[QUESTION] For DDP, why map parameter's main_grad to grad buffer instead of grad?
@deepakn94 Hi, I'm diving deep into Megatron-LM's implementation. For DDP wrapper, the current implementation maps each parameter's main_grad to grad buffer.
https://github.com/NVIDIA/Megatron-LM/blob/main/megatron/core/distributed/grad_buffer.py#L272-L280
And then in backward hook, add grad to main_grad manually.
https://github.com/NVIDIA/Megatron-LM/blob/main/megatron/core/distributed/distributed_data_parallel.py#L151-L154
My question is why not just map parameter's grad to grad buffer directly and let torch accumulating them automatically?
Marking as stale. No activity in 60 days.

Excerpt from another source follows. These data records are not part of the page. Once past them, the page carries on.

## src/rtl/ctrl_pkg.sv

```systemverilog
// Shared constants for the multicycle accumulator controller.
// Covers opcodes, state encodings, datapath select encodings and default parameter values.
package ctrl_pkg;

    localparam int OPW_DEF          = 4;
    localparam int MEM_WAIT_MAX_DEF = 15;
    localparam int WDW_DEF          = 4;

    localparam logic [3:0] OP_ADD  = 4'h0;
    localparam logic [3:0] OP_SUB  = 4'h1;
    localparam logic [3:0] OP_AND  = 4'h2;
    localparam logic [3:0] OP_OR   = 4'h3;
    localparam logic [3:0] OP_LDA  = 4'h4;
    localparam logic [3:0] OP_STA  = 4'h5;
    localparam logic [3:0] OP_LDI  = 4'h6;
    localparam logic [3:0] OP_BEQ  = 4'h7;
    localparam logic [3:0] OP_BNE  = 4'h8;
    localparam logic [3:0] OP_JMP  = 4'h9;
    localparam logic [3:0] OP_HALT = 4'hF;

    typedef enum logic [3:0] {
        S_FETCH  = 4'd0,
        S_DECODE = 4'd1,
        S_ALU    = 4'd2,
        S_MEMRD  = 4'd3,
        S_MEMWB  = 4'd4,
        S_MEMWR  = 4'd5,
        S_LDI    = 4'd6,
        S_BR     = 4'd7,
        S_JMP    = 4'd8,
        S_HALT   = 4'd9
    } state_t;

    localparam logic [1:0] PC_INC = 2'b00;
    localparam logic [1:0] PC_BR  = 2'b01;
    localparam logic [1:0] PC_JMP = 2'b10;

    localparam logic [1:0] ACC_ALU = 2'b00;
    localparam logic [1:0] ACC_MEM = 2'b01;
    localparam logic [1:0] ACC_IMM = 2'b10;

    localparam logic [1:0] ALU_ADD = 2'b00;
    localparam logic [1:0] ALU_SUB = 2'b01;
    localparam logic [1:0] ALU_AND = 2'b10;
    localparam logic [1:0] ALU_OR  = 2'b11;

    function automatic logic is_illegal(input logic [3:0] op);
        return (op >= 4'hA) && (op <= 4'hE);
    endfunction

endpackage

```

## src/rtl/ctrl_watchdog.sv

```systemverilog
// Memory-wait watchdog: counts consecutive waiting cycles and flags expiry
// when the count has reached the limit while the wait is still pending.
module ctrl_watchdog
    import ctrl_pkg::*;
#(
    parameter int MEM_WAIT_MAX = MEM_WAIT_MAX_DEF,
    parameter int WDW          = WDW_DEF
) (
    input  logic CLK,
    input  logic reset,
    input  logic waiting,
    input  logic clear,
    output logic expired
);

    localparam logic [WDW-1:0] LIMIT = WDW'(MEM_WAIT_MAX);

    logic [WDW-1:0] count_reg;

    always_ff @(posedge CLK or negedge reset) begin
        if (!reset) begin
            count_reg <= '0;
        end else if (clear) begin
            count_reg <= '0;
        end else if (waiting && (count_reg != LIMIT)) begin
            count_reg <= count_reg + 1'b1;
        end
    end

    // A completing access drops waiting, so completion always beats expiry
    assign expired = waiting && (count_reg == LIMIT);

endmodule

```

## src/rtl/ctrl_fsm.sv

```systemverilog
// Multicycle control FSM: fetch/decode/execute sequencing for the 16-bit
// accumulator datapath, with a mem_ready handshake guarded by a watchdog.
module ctrl_fsm
    import ctrl_pkg::*;
#(
    parameter int OPW          = OPW_DEF,
    parameter int MEM_WAIT_MAX = MEM_WAIT_MAX_DEF,
    parameter int WDW          = WDW_DEF
) (
    input  logic           CLK,
    input  logic           reset,
    input  logic [OPW-1:0] opcode,
    input  logic           mem_ready,
    output logic           PCWrite,
    output logic [1:0]     PCSrc,
    output logic           Branch,
    output logic           bneOrbeq,
    output logic           IRWrite,
    output logic           MemRead,
    output logic           MemWrite,
    output logic           IorD,
    output logic           AccWrite,
    output logic [1:0]     AccSrc,
    output logic [1:0]     ALUOp,
    output logic           halted,
    output logic           illegal_op,
    output logic           mem_timeout,
    output logic [3:0]     state_dbg
);

    state_t     state_reg, state_next;
    logic       illegal_reg, timeout_reg;
    logic       waiting, clear, expired;
    logic [3:0] op;

    assign op = 4'(opcode);

    assign waiting = ((state_reg == S_FETCH) || (state_reg == S_MEMRD) ||
                      (state_reg == S_MEMWR)) && !mem_ready;
    assign clear   = (state_next != state_reg);

    ctrl_watchdog #(
        .MEM_WAIT_MAX(MEM_WAIT_MAX),
        .WDW         (WDW)
    ) u_watchdog (
        .CLK    (CLK),
        .reset  (reset),
        .waiting(waiting),
        .clear  (clear),
        .expired(expired)
    );

    always_ff @(posedge CLK or negedge reset) begin
        if (!reset) begin
            state_reg   <= S_FETCH;
            illegal_reg <= 1'b0;
            timeout_reg <= 1'b0;
        end else begin
            state_reg <= state_next;
            if ((state_reg == S_DECODE) && is_illegal(op)) begin
                illegal_reg <= 1'b1;
            end
            if (expired) begin
                timeout_reg <= 1'b1;
            end
        end
    end

    always_comb begin
        state_next = state_reg;
        PCWrite    = 1'b0;
        PCSrc      = PC_INC;
        Branch     = 1'b0;
        bneOrbeq   = 1'b0;
        IRWrite    = 1'b0;
        MemRead    = 1'b0;
        MemWrite   = 1'b0;
        IorD       = 1'b0;
        AccWrite   = 1'b0;
        AccSrc     = ACC_ALU;
        ALUOp      = ALU_ADD;
        halted     = 1'b0;

        case (state_reg)
            S_FETCH: begin
                MemRead = 1'b1;
                if (mem_ready) begin
                    IRWrite    = 1'b1;
                    PCWrite    = 1'b1;
                    state_next = S_DECODE;
                end
            end
            S_DECODE: begin
                case (op)
                    OP_ADD, OP_SUB, OP_AND, OP_OR: state_next = S_ALU;
                    OP_LDA:                        state_next = S_MEMRD;
                    OP_STA:                        state_next = S_MEMWR;
                    OP_LDI:                        state_next = S_LDI;
                    OP_BEQ, OP_BNE:                state_next = S_BR;
                    OP_JMP:                        state_next = S_JMP;
                    OP_HALT:                       state_next = S_HALT;
                    default:                       state_next = S_FETCH;
                endcase
            end
            S_ALU: begin
                AccWrite = 1'b1;
                case (op)
                    OP_SUB:  ALUOp = ALU_SUB;
                    OP_AND:  ALUOp = ALU_AND;
                    OP_OR:   ALUOp = ALU_OR;
                    default: ALUOp = ALU_ADD;
                endcase
                state_next = S_FETCH;
            end
            S_MEMRD: begin
                MemRead = 1'b1;
                IorD    = 1'b1;
                if (mem_ready) state_next = S_MEMWB;
            end
            S_MEMWB: begin
                AccWrite   = 1'b1;
                AccSrc     = ACC_MEM;
                state_next = S_FETCH;
            end
            S_MEMWR: begin
                MemWrite = 1'b1;
                IorD     = 1'b1;
                if (mem_ready) state_next = S_FETCH;
            end
            S_LDI: begin
                AccWrite   = 1'b1;
                AccSrc     = ACC_IMM;
                state_next = S_FETCH;
            end
            S_BR: begin
                Branch     = 1'b1;
                PCSrc      = PC_BR;
                bneOrbeq   = (op == OP_BEQ);
                state_next = S_FETCH;
            end
            S_JMP: begin
                PCWrite    = 1'b1;
                PCSrc      = PC_JMP;
                state_next = S_FETCH;
            end
            S_HALT: begin
                halted = 1'b1;
            end
            default: state_next = S_FETCH;
        endcase

        // Watchdog expiry: abandon the access quietly and park in HALT
        if (expired) begin
            state_next = S_HALT;
            PCWrite    = 1'b0;
            PCSrc      = PC_INC;
            IRWrite    = 1'b0;
            MemRead    = 1'b0;
            MemWrite   = 1'b0;
            IorD       = 1'b0;
        end
    end

    assign illegal_op  = illegal_reg;
    assign mem_timeout = timeout_reg;
    assign state_dbg   = state_reg;

endmodule

```

## config.mk

```make
export PLATFORM = sky130hd
export DESIGN_NAME = ctrl_fsm
export DESIGN_NICKNAME = d
export VERILOG_FILES = /design/src/rtl/ctrl_pkg.sv /design/src/rtl/ctrl_watchdog.sv /design/src/rtl/ctrl_fsm.sv
export SDC_FILE = /design/constraint.sdc
export NUM_CORES = 1
export LEC_CHECK = 0
export BUFFER_PORTS_ARGS = -buffer_cell sky130_fd_sc_hd__buf_2
export CORE_ASPECT_RATIO = 1.1
export CORE_MARGIN = 2
export CORE_UTILIZATION = 35
export DETAILED_ROUTE_END_ITERATION = 8
export GPL_ROUTABILITY_DRIVEN = 0
export PLACE_DENSITY = 0.62
export SYNTH_ARGS = -nofsm -noshare
export SYNTH_HDL_FRONTEND = slang
export SYNTH_SLANG_ARGS = --single-unit
```

## constraint.sdc

```tcl
create_clock -name CLK -period 3.7 [get_ports CLK]
set_input_delay 0.555 -clock CLK [delete_from_list [all_inputs] [get_ports CLK]]
set_output_delay 0.555 -clock CLK [all_outputs]
set_load 0.02 [all_outputs]
```

==> results of run 1 <==
==> cell type report <==
cell class,instances,share of cell area
Multi-Input combinational cell,97,0.5815
Sequential cell,10,0.2174
Timing Repair Buffer,27,0.1174
Tap cell,33,0.03587
Clock buffer,4,0.03152
Inverter,5,0.01630
==> synthesized netlist by cell type, types with 3 or more instances <==
cell and n:
or3_1 3, o21ai_0 3, nor2_1 12, nor3_1 7, buf_6 4, and3_1 3, dfrtp_1 10, a21oi_1 4
nor4_1 5, inv_1 5, nand2_1 5, a31oi_1 3, nand2b_1 7, xor2_1 4, nand3_1 7
==> placed cells by master (no fill, tap or decap), drive strengths merged, types with 5 or more instances in the layout <==
cell type  Yosys  routed
nand2          6       6
o21ai          7       7
nand3          7       7
nor2          12      12
buf            8      27
nand2b         7       7
dfrtp         10      10
nor3           7       7
inv            5       5
nor4           6       6
==> worst register-to-register path, stage by stage, from the launching register on <==
cell and delay [ns]:
dfrtp_1 0.68, nand2b_1 0.28, or3_1 0.40, o211ai_1 0.23, nand2_2 0.13, nor4_2 0.24
==> power breakdown <==
| group | total (W) | switching (W) | internal (W) | leakage [nW] |
|---|---|---|---|---|
| clock network | 0.000105 | 0.0000453 | 0.0000598 | 0.0210 |
| registers | 0.000214 | 0.0000846 | 0.000129 | 0.131 |
| logic | 0.000518 | 0.000311 | 0.000206 | 0.381 |
==> final timing paths <==
kind	to	slack, ns	cells after the start
max	IorD	1.25	6
min	illegal_op$_DFFE_PN0P_	0.14	1
max reg2reg	u_watchdog.count_reg[2]$_DFFE_PN0P_	1.64	5
min reg2reg	mem_timeout$_DFFE_PN0N_	0.47	1
max in group asynchronous	u_watchdog.count_reg[2]$_DFFE_PN0P_	3.35	1
min in group CLK	mem_timeout$_DFFE_PN0N_	0.47	1
==> metrics by stage <==
step / setup WS, ns / utilization / area [um2] / hold slack (ns) / total power (W)
after floorplan: 1.487 / - / 1020 / 0.2594 / 0.0006381
after global placement: 1.677 / 0.4014 / 1115 / 0.4297 / 0.0007234
after detailed placement: 1.581 / 0.4014 / 1115 / 0.4388 / 0.0007303
after CTS: 1.273 / 0.4144 / 1151 / 0.1344 / 0.0008380
after global routing: 1.093 / 0.4144 / 1151 / 0.1329 / 0.0009053
final: 1.251 / 0.4144 / 1151 / 0.1357 / 0.0008364
==> cells by family after synthesis <==
kind of cell / synth area share
buffers and inverters: 0.09815
AND/OR/NAND/NOR: 0.4086
XOR/XNOR: 0.03435
multiplexers: 0.009816
adder cells (fa/ha/maj): 0.01227
flip-flops: 0.2454
AO/OA/AOI/OAI: 0.1914
==> metal layers <==
metal | track usage | wire (um)
met1 | 0.2023 | 1143
met2 | 0.2534 | 1208
met3 | 0.02132 | 76
met4 | 0.06620 | 28
met5 | 0 | 0
==> impl_metrics.json, run 1 <==
{
  "drtPass1Iterations": 4,
  "grt_max_degree": 20,
  "first_global_vias": 873,
  "p_leak_nw": 0.5337,
  "core_mm2": 0.002778,
  "slew_viol_final": 0,
  "startpoint": "state_dbg[0]$_DFF_PN0_",
  "clock_sinks": 10,
  "synth.area.top_cells": "dfrtp_1 25%, buf_6 4.4%, nor2_1 4.4%, nand2b_1 4.3%, nand3_1 3.4%",
  "cp-end-kind": "primary output",
  "ios": 28,
  "clk_pin_slew_ns": 0.08,
  "syn-cell-area_mm2": 0.001020,
  "timing.setup.tns_ns": 0,
  "vdd_ir_drop_max_v": 0.0003632,
  "areaGrowthSynthToFinish_pct": 12.88,
  "synth-edff-count": 0,
  "grt.total_usage": 0.1528,
  "drtAntennaViolNets": 0,
  "synth_seq_area_share": 0.2454,
  "finalSetupViolCount": 0,
  "fillers": 278,
  "postCtsSetupRepairBufs": 0,
  "min_period_over_period": 0.6620,
  "hold_path.class": "input pin to async pin",
  "outcome": "finished, final reports clean",
  "p_per_area_mw_per_mm2": 726.6,
  "yosysWarnings": 0,
  "period_minus_slack_ns": 2.449,
  "seqCellArea_um2": 250.2,
  "synth_cells": 122,
  "antenna_found_initial": 0,
  "initial_core_util": 0.3671,
  "cp_slowest_cell": "dfrtp_1",
  "critical_path_class": "flop to primary output",
  "die_h_um": 60.61,
  "synth-async-reset-ratio": 1.000,
  "yosysTopAreaCell": "dfrtp_1",
  "fin_nets": 152,
  "cp_max_fo": 19,
  "grt_pass1_wl_um": 4064,
  "clkLatencyLatePin_ns": 0.28,
  "required_ns": 3.14,
  "crit_chain": "xor2_1 -> o21ai_2 -> nand2_1 -> nor2_1 -> nor3b_1 -> buf_2",
  "cp-start-kind": "flop",
  "critical_path_buf_inv_count": 1,
  "cts_tree": "done",
  "synth_nets": 130,
  "fmax_mhz": 408.3,
  "cp.arrival_ns": 1.89,
  "clock_path_buffers": 2,
  "numPortBuffers": 27,
  "clock_skew_ns": 0.008315,
  "antenna_cells": 0,
  "wl_um": 2457,
  "num_vias": 1006,
  "dpl.hpwl_um": 1889,
  "cpLargestDelayFamily": "flip-flops",
  "ys_seq_elements": 10,
  "synth-main-ff-cell": "dfrtp_1",
  "worstMarginPinSlew_ns": 0.5856,
  "layout-drive-gt1-share": 0.3147,
  "die_area_mm2": 0.003362,
  "num_rows": 20,
  "finalHoldViolCount": 0,
  "cts_root_buf": "clkbuf_4",
  "ys_types": 47,
  "cts_max_level": 1,
  "syn_avg_cell_area_um2": 8.358,
  "cap_violations": 0,
  "grt_overflow": 0,
  "drc": 0,
  "synth.top_cell.area_share": 0.2454,
  "drt_iter0_markers": 33,
  "multi_input_area_um2": 669.4,
  "cts.repair.resized": 0,
  "slowest_delay_ns": 0.71,
  "cts_buffers": 3,
  "avgViaCountPerCell": 5.716,
  "wl_per_cell_um": 13.96,
  "hold_buffers": 0,
  "r2r-start": "state_dbg[2]$_DFF_PN0_",
  "fin_cells": 176,
  "relSlewSlack": 0.6096,
  "dp_cells": 172,
  "rsz0062_at_grt": "false",
  "die_x_um": 55.47
}
(Power assumes the default switching activity.)
==> inputs of run 2 (changes only) <==
==> constraint.sdc (replaced) <==
create_clock -name CLK -period 2.4 [get_ports CLK]
set_input_delay 0.36 -clock CLK [delete_from_list [all_inputs] [get_ports CLK]]
set_output_delay 0.36 -clock CLK [all_outputs]
set_load 0.02 [all_outputs]
==> run 2 against run 1 <==
Count of clock-buffer cells in the layout stayed put; sequential power increased by 58%; flip-flop and latch count unchanged; via count decreased by 2.6%; core utilization increased by 0.72 points; non-clock buffer count increased by 2; worst hold slack better by 0.33 ns; clock skew decreased by 0.0030 ns; clock power increased by 47%; first-iteration DRC count down 36%; setup slack got worse by 1.1 ns; critical endpoint unchanged; largest cell class unchanged; highest routed layer unchanged.
==> impl_metrics.json, run 2 (synthesized netlist as in run 1, its figures left out) <==
{
  "outcome": "finished, final reports clean",
  "finalHoldViolCount": 0,
  "worstMarginPinSlew_ns": 0.5153,
  "grt_overflow": 0,
  "required_ns": 2.04,
  "gr-usage-met2": 0.2925,
  "drtAntennaViolNets": 0,
  "avgViaCountPerCell": 5.506,
  "cp_slowest_cell": "dfrtp_1",
  "setup_ws_ns": 0.1728,
  "num_vias": 980,
  "initial_core_util": 0.3671,
  "final_common_cell": "buf_2",
  "antenna_cells": 0,
  "clock_skew_ns": 0.005307,
  "postCtsSetupRepairBufs": 0,
  "place_area_mm2": 0.001122,
  "p_per_area_mw_per_mm2": 1110,
  "numPortBuffers": 27,
  "layout-drive-gt1-share": 0.3310,
  "core_mm2": 0.002778,
  "cp-end-kind": "primary output",
  "wl_um": 2566,
  "place_ws_ns": 0.3619,
  "grt_util_met3": 0.02132,
  "cts_buffers": 3,
  "antenna_found_initial": 0,
  "ios": 28,
  "cap_violations": 0,
  "cts_tree": "done",
  "fin_nets": 154,
  "clk_pin_slew_ns": 0.07,
  "final_cell_mix": "27 x buf_2, 12 x nor2_1, 8 x dfrtp_1",
  "finalSetupViolCount": 0,
  "final_util": 0.4216,
  "clock_sinks": 10,
  "slew_viol_final": 0,
  "die_h_um": 60.61,
  "busiest_layer": "met2",
  "cts_max_level": 1,
  "multi_input_area_um2": 669.4,
  "wl_per_cell_um": 14.42,
  "cp_max_fo": 15,
  "drt_iter0_markers": 21,
  "crit_chain": "xor2_1 -> o21ai_2 -> nand2_1 -> nor2_1 -> nor3b_1 -> buf_2",
  "cp.arrival_ns": 1.87,
  "grt_pass1_wl_um": 4360,
  "met1_usage": 0.1997,
  "num_rows": 20,
  "vdd_ir_drop_max_v": 0.0004265,
  "cp-start-kind": "flop",
  "first_global_vias": 902,
  "hold_path.class": "flop to flop",
  "grt.total_usage": 0.1610,
  "dpl.hpwl_um": 1971,
  "min_period_over_period": 0.9280,
  "drtPass1Iterations": 4,
  "clock_path_buffers": 2,
  "critical_path_class": "flop to primary output",
  "p_leak_nw": 0.5395,
  "slowest_delay_ns": 0.67,
  "die_x_um": 55.47,
  "seqCellArea_um2": 252.7,
  "period_minus_slack_ns": 2.227,
  "critical_path_buf_inv_count": 1,
  "drc": 0,
  "postLayoutCellArea_mm2": 0.001171,
  "grt_max_degree": 20,
  "cpLargestDelayFamily": "flip-flops",
  "areaGrowthSynthToFinish_pct": 14.85,
  "clkLatencyLatePin_ns": 0.26,
  "timing.setup.tns_ns": 0,
  "fillers": 283,
  "relSlewSlack": 0.6564,
  "fmax_mhz": 449.0,
  "rsz0062_at_grt": "false",
  "die_area_mm2": 0.003362,
  "cts_root_buf": "clkbuf_4"
}
run 2: per-layer routing:
| metal | wire length (um) | vias to the layer above |
|---|---|---|
| met5 | 0 | - |
| met4 | 23 | 0 |
| met3 | 32 | 2 |
| met2 | 1341 | 10 |
| met1 | 1169 | 474 |
| li1 | - | 494 |
run 2: cell type report:
class,count,area share
Timing Repair Buffer,29,0.1303
Multi-Input combinational cell,97,0.5716
Tap cell,33,0.03526
Sequential cell,10,0.2158
Inverter,5,0.01603
Clock buffer,4,0.03098
run 2: worst paths after layout:
kind	from	endpoint	slack, ns	cells after the start
worst min register to register	mem_timeout$_DFFE_PN0N_	mem_timeout$_DFFE_PN0N_	0.47	1
min in group asynchronous	reset	u_watchdog.count_reg[3]$_DFFE_PN0P_	0.49	2
worst min-delay path	mem_timeout$_DFFE_PN0N_	mem_timeout$_DFFE_PN0N_	0.47	1
worst max-delay path	state_dbg[2]$_DFF_PN0_	IorD	0.17	6
worst max register to register	state_dbg[2]$_DFF_PN0_	u_watchdog.count_reg[2]$_DFFE_PN0P_	0.43	5
max in group asynchronous	reset	state_dbg[0]$_DFF_PN0_	1.69	2
run 2: through the flow:
step	power (W)	hold slack (ns)	instances
2_1_floorplan	0.0009837	0.06441	122
3_3_place_gp	0.001129	0.2363	173
3_5_place_dp	0.001142	0.2376	173
4_1_cts	0.001301	0.4717	178
5_1_grt	0.001406	0.4865	178
6_report	0.001300	0.4684	178
run 2: repair_timing:
item / 4_1_cts / 5_1_grt
endpoints found under the setup margin: 0 / 2
gates resized for setup: 0 / 2
endpoints found under the hold margin: 10 / 0
hold buffers: 1 / 0
run 2: where the power goes:
part           internal [W]  switching (W)
combinational      0.000328       0.000480
clock             0.0000920      0.0000620
sequential         0.000203       0.000135
total              0.000623       0.000677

PyTorch’s autograd functionality assumes that a model parameter and its corresponding gradient have the same data type. However, while low-precision data types like FP8 are sufficient for evaluating a neural network’s forward and backward passes, the optimization step typically requires full FP32 precision to avoid significant learning degradation. In addition, Tensor Cores on Hopper GPUs have the option to accumulate matrix products directly into FP32, resulting in better numerical accuracy and avoiding the need for a separate casting kernel. Thus, Transformer Engine provides an option to directly generate FP32 gradients for weight tensors. The FP32 gradients are not output to the parameter’s grad tensor, but rather to a main_grad tensor that must be initialized before the backward pass. (https://docs.nvidia.com/deeplearning/transformer-engine/user-guide/examples/advanced_optimizations.html)
@hxdtest Got it, thanks for your kind reply!